*What the exercise asks*. Below are entries. Copy exactly the lines running from the line that holds "run 2: worst" to the line that holds "0.546 | 1 |", with both ends included.

*Supplied data*.
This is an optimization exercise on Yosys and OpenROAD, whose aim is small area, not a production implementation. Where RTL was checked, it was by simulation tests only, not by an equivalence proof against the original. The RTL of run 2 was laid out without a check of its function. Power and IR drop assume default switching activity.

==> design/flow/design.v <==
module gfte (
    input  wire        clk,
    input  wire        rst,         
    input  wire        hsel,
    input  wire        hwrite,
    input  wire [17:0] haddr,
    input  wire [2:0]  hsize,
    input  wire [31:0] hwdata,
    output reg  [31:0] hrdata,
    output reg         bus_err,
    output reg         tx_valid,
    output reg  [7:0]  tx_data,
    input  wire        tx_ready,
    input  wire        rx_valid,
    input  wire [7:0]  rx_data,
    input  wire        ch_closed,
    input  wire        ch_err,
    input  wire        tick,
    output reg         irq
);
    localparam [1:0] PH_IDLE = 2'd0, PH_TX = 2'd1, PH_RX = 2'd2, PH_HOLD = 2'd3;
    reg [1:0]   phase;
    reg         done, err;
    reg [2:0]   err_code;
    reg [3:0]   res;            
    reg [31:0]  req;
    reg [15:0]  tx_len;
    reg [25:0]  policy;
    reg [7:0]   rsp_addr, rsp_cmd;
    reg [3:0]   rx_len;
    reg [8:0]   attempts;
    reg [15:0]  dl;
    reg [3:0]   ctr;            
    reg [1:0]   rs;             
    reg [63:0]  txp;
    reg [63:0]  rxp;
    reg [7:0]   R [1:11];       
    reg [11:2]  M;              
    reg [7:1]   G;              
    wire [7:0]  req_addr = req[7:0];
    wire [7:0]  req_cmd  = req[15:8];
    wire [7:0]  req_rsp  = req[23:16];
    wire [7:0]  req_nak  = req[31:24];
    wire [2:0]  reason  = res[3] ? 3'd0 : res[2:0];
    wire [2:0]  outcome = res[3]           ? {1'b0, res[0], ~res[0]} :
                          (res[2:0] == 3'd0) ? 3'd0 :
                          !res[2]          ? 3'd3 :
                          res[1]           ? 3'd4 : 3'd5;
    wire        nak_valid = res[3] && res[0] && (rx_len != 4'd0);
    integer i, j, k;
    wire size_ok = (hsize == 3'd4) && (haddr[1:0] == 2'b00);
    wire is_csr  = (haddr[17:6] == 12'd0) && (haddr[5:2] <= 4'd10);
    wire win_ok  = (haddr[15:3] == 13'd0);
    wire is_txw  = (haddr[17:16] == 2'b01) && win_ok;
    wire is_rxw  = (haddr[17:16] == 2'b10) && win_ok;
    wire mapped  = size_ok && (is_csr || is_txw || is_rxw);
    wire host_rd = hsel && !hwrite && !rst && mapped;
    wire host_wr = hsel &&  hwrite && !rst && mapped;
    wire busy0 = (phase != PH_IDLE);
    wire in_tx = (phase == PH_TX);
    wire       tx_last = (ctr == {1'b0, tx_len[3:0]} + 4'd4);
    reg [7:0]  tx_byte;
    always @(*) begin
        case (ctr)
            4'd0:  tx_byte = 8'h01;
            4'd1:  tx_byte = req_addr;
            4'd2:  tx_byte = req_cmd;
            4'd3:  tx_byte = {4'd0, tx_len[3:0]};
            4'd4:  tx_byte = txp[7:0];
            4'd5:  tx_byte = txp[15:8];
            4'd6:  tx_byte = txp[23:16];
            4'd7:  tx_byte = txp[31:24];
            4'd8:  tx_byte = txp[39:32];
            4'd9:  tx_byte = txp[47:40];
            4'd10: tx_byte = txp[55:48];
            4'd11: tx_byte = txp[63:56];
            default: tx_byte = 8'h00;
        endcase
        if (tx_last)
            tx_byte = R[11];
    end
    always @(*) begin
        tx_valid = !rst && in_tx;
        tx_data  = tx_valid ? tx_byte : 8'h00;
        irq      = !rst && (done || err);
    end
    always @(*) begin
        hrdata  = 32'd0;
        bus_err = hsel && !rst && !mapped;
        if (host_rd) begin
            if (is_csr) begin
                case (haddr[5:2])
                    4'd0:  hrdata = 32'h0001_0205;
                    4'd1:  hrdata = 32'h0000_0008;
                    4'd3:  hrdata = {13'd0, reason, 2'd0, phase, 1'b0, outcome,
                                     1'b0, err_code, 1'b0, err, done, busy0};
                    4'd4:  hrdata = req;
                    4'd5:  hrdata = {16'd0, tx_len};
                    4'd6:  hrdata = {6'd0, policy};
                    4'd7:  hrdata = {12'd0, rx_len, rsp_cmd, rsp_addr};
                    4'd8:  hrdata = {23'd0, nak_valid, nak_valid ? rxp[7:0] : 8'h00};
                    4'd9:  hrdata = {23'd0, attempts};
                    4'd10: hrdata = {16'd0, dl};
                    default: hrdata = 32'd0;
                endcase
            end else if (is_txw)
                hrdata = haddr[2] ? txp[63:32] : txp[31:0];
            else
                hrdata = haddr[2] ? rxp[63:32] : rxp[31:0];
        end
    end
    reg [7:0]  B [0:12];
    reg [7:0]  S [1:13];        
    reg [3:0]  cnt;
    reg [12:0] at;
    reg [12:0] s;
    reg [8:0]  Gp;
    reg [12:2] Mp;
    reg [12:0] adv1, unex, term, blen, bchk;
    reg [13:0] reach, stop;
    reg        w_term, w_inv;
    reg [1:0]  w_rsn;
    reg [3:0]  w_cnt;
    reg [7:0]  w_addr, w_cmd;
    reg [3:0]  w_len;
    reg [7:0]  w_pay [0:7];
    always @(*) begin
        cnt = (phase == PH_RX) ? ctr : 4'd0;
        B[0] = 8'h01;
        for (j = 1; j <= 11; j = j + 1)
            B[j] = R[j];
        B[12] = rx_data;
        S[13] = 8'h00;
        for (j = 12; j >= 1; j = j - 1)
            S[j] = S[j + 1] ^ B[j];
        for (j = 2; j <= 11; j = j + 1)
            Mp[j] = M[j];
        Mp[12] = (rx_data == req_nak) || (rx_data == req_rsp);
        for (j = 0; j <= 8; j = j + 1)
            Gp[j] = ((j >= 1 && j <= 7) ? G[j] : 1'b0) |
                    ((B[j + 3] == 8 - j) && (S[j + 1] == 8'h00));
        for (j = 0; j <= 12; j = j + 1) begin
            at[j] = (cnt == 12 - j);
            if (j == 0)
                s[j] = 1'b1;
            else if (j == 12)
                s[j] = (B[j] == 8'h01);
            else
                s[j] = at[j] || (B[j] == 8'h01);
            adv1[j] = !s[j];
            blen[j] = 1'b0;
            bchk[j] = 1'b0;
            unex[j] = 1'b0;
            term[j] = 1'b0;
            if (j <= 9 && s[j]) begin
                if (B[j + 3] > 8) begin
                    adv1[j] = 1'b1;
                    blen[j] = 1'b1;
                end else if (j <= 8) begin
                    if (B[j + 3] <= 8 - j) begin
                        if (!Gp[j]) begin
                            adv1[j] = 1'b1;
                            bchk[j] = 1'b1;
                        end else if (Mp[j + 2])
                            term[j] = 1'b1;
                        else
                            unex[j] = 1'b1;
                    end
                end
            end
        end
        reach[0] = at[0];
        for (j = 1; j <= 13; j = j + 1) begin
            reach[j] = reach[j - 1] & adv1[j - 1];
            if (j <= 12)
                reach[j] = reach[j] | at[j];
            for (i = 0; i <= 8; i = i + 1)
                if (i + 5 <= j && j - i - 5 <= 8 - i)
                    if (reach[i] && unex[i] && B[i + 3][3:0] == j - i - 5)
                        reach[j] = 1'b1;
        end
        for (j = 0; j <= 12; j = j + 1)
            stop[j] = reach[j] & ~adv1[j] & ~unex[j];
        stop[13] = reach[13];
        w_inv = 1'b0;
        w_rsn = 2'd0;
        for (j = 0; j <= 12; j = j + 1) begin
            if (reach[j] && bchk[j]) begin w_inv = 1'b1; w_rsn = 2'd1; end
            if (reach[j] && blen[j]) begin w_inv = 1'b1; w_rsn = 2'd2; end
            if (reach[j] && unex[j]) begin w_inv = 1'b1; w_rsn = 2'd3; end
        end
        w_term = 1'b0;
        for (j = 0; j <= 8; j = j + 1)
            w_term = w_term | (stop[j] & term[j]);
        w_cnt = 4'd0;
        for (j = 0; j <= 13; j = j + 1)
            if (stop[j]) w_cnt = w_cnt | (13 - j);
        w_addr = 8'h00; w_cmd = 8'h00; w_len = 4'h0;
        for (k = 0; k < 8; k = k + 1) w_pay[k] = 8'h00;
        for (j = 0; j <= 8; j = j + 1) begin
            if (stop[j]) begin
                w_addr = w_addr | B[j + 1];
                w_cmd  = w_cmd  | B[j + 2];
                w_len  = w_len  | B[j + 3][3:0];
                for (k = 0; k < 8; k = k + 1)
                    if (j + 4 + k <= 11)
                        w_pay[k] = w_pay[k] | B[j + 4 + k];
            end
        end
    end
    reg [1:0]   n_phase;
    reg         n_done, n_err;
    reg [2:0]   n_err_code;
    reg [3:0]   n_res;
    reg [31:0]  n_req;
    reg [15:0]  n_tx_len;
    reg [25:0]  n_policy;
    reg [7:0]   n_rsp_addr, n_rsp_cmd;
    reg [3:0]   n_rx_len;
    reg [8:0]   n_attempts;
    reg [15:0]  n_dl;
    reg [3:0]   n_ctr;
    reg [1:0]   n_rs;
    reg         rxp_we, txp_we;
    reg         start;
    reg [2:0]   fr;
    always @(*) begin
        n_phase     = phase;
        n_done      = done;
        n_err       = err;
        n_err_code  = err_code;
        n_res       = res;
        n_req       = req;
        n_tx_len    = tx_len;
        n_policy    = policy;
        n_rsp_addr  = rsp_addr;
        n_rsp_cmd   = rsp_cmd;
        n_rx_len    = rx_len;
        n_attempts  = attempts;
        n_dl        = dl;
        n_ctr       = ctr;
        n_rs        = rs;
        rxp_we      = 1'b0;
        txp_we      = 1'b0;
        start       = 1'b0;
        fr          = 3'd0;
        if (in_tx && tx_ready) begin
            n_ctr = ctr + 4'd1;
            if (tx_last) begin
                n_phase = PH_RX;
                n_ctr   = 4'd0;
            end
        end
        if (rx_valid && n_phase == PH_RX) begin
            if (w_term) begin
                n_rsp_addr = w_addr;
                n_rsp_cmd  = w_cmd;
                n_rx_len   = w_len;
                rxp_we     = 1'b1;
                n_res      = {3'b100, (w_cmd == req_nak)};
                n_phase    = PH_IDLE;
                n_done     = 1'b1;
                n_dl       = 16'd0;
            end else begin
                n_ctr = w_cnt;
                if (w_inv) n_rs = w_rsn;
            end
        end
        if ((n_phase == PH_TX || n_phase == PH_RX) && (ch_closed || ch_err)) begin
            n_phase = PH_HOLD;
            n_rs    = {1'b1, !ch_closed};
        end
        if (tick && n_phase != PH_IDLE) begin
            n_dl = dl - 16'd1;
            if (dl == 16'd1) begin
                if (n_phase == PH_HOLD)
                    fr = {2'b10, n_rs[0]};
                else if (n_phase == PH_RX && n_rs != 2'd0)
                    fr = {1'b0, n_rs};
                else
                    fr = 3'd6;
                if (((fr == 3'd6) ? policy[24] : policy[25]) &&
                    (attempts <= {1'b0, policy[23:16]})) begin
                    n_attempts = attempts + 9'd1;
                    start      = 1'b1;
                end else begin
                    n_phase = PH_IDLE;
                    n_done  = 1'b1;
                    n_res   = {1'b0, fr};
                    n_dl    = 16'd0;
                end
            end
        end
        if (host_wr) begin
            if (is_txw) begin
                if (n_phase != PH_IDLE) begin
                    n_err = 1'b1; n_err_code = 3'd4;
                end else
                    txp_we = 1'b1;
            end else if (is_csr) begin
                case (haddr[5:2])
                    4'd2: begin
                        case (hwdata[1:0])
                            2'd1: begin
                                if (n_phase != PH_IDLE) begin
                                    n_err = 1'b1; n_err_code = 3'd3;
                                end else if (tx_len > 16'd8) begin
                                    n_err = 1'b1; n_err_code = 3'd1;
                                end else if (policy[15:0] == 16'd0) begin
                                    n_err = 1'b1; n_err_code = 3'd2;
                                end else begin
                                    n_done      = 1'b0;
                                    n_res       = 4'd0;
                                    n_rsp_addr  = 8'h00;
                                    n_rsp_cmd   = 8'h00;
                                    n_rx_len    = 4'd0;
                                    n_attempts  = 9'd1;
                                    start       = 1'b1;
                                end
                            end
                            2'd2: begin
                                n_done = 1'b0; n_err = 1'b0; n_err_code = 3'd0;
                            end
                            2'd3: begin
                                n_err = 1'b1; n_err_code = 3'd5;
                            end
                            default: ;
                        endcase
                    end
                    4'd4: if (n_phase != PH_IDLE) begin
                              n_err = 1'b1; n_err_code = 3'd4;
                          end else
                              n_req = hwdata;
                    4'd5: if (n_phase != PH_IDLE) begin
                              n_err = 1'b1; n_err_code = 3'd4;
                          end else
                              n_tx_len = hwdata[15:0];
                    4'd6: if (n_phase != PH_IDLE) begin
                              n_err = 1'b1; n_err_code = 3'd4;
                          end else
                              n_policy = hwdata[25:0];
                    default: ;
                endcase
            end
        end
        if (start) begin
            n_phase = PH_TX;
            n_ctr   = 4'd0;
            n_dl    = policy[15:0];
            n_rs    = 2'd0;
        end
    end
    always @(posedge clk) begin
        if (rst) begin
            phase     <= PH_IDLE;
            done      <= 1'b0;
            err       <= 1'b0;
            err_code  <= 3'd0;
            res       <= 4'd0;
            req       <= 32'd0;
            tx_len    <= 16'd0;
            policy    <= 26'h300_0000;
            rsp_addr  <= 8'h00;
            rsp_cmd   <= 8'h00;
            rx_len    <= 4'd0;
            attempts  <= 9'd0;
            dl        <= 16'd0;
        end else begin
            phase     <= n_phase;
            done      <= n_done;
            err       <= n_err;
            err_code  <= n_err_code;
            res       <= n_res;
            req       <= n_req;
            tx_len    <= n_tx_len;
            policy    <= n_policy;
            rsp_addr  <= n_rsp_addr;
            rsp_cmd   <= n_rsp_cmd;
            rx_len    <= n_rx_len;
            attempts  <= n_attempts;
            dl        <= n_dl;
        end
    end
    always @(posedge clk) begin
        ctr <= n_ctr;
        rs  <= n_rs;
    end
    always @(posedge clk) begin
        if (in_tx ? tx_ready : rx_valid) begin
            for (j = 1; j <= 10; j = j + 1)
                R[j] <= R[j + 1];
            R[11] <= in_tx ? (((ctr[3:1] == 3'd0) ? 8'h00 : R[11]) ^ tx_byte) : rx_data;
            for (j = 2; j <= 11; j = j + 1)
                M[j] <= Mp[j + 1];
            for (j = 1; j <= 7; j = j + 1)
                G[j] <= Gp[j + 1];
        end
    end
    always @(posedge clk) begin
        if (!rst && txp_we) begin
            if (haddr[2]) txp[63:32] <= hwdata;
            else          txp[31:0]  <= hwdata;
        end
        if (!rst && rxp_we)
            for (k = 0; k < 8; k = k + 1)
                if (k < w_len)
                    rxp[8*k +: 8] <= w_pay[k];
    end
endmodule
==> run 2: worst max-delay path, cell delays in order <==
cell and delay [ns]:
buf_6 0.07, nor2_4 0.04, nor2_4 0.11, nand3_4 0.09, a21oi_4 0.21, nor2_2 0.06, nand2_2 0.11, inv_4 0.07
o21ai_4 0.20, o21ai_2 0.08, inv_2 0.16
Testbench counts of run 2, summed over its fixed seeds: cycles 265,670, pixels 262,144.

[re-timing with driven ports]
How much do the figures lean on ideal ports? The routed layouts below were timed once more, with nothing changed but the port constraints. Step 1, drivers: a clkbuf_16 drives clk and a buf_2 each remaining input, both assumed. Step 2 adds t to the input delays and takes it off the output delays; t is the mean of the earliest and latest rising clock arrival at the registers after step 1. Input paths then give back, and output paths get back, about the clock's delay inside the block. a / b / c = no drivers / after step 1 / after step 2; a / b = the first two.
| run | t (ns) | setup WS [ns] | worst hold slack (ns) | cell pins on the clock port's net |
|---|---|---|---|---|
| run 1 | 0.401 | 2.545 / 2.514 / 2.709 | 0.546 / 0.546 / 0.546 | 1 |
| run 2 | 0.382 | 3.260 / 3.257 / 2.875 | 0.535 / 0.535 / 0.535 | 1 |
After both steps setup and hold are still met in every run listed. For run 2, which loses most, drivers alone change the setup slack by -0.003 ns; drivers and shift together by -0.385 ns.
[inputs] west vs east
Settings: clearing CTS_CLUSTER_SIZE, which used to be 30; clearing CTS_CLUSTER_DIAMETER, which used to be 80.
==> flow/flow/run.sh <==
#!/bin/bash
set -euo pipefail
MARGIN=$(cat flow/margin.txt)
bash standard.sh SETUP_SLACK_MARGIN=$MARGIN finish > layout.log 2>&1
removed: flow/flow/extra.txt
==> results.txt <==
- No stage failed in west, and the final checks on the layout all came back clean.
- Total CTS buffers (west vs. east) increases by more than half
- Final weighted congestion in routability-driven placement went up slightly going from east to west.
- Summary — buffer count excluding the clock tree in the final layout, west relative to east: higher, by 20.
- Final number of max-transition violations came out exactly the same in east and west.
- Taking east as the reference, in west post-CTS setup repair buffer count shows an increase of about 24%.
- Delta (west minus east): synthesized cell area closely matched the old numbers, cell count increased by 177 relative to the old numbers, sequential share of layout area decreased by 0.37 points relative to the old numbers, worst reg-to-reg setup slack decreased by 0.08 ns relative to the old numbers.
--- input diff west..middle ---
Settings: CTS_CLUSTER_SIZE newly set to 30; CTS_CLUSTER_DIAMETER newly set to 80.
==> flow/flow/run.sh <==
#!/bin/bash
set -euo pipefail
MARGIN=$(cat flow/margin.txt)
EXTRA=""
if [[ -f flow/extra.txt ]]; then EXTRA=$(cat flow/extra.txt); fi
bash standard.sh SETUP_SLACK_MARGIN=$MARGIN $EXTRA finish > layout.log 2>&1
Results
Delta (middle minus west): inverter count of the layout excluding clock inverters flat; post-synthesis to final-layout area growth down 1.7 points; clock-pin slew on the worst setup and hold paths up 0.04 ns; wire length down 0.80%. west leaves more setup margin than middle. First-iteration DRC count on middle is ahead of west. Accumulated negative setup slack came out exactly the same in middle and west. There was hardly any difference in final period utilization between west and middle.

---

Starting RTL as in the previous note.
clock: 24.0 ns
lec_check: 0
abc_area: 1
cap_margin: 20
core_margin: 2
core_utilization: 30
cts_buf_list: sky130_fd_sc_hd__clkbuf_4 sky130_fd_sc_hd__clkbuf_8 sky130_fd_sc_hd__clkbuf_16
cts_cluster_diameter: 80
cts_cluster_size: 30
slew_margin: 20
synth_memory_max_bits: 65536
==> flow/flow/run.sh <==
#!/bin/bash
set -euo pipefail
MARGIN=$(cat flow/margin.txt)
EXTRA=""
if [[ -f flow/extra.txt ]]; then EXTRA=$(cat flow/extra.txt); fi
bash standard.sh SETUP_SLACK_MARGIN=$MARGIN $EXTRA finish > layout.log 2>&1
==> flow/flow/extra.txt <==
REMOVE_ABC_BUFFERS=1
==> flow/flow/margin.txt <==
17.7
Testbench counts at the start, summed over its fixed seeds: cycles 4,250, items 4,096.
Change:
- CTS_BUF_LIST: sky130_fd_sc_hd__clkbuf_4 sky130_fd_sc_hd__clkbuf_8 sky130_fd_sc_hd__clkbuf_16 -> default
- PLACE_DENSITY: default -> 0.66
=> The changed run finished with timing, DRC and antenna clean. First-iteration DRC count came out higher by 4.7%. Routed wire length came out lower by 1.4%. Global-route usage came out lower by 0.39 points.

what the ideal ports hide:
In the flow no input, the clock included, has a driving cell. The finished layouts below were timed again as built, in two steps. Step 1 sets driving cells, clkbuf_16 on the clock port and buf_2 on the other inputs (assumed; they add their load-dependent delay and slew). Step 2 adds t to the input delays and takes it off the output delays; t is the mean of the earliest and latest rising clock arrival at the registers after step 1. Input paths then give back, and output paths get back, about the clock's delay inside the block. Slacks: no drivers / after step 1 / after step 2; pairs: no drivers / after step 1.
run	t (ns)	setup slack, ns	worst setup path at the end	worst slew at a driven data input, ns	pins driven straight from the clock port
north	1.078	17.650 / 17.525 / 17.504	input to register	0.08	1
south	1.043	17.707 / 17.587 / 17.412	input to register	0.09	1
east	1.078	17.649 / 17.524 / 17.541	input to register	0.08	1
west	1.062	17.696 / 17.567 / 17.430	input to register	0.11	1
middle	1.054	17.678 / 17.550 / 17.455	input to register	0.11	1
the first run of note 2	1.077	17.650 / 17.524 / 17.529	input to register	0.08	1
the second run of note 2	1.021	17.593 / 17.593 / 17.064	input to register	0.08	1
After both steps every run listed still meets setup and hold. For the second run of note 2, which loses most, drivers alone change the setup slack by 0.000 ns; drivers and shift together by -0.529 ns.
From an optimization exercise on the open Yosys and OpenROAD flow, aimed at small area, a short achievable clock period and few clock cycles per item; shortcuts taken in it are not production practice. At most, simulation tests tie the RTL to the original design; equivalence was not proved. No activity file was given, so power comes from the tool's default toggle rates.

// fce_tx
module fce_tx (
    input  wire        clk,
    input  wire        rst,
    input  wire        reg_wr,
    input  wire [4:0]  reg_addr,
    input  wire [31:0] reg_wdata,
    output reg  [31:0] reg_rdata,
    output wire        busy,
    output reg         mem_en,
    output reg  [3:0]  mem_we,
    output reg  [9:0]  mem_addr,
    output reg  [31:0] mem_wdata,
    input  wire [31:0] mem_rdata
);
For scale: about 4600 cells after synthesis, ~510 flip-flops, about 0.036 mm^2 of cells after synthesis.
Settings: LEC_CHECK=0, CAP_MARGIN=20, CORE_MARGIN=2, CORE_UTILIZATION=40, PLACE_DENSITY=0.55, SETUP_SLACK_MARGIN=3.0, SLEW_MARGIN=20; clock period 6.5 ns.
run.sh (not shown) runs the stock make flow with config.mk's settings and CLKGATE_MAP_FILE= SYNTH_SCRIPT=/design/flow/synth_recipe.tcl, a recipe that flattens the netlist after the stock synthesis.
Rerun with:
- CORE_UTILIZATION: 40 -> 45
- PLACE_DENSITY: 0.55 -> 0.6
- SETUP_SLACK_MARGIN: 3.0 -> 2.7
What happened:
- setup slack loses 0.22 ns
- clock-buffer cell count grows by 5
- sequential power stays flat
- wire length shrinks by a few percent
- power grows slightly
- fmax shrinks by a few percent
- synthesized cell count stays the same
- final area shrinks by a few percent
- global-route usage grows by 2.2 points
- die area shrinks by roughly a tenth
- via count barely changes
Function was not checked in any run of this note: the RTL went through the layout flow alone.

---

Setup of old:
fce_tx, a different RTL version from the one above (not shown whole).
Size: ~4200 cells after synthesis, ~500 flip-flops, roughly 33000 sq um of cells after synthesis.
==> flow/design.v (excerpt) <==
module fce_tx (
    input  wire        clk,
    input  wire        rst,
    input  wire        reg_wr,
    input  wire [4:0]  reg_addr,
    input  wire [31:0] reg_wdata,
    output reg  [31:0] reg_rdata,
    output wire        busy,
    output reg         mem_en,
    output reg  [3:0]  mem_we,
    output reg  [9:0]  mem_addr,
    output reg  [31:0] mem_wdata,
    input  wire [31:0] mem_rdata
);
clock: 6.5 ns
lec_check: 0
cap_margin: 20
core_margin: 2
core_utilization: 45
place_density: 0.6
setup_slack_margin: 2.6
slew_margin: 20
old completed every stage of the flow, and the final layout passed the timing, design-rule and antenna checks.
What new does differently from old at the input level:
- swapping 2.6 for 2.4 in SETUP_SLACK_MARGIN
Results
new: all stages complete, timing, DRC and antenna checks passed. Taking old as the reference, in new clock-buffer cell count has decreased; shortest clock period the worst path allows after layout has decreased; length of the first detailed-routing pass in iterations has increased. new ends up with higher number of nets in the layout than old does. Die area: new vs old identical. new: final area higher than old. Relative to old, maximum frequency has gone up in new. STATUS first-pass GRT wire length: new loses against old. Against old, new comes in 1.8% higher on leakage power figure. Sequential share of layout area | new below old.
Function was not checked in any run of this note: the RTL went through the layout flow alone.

*Task response*.
==> run 2: worst max-delay path, cell delays in order <==
cell and delay [ns]:
buf_6 0.07, nor2_4 0.04, nor2_4 0.11, nand3_4 0.09, a21oi_4 0.21, nor2_2 0.06, nand2_2 0.11, inv_4 0.07
o21ai_4 0.20, o21ai_2 0.08, inv_2 0.16
Testbench counts of run 2, summed over its fixed seeds: cycles 265,670, pixels 262,144.

[re-timing with driven ports]
How much do the figures lean on ideal ports? The routed layouts below were timed once more, with nothing changed but the port constraints. Step 1, drivers: a clkbuf_16 drives clk and a buf_2 each remaining input, both assumed. Step 2 adds t to the input delays and takes it off the output delays; t is the mean of the earliest and latest rising clock arrival at the registers after step 1. Input paths then give back, and output paths get back, about the clock's delay inside the block. a / b / c = no drivers / after step 1 / after step 2; a / b = the first two.
| run | t (ns) | setup WS [ns] | worst hold slack (ns) | cell pins on the clock port's net |
|---|---|---|---|---|
| run 1 | 0.401 | 2.545 / 2.514 / 2.709 | 0.546 / 0.546 / 0.546 | 1 |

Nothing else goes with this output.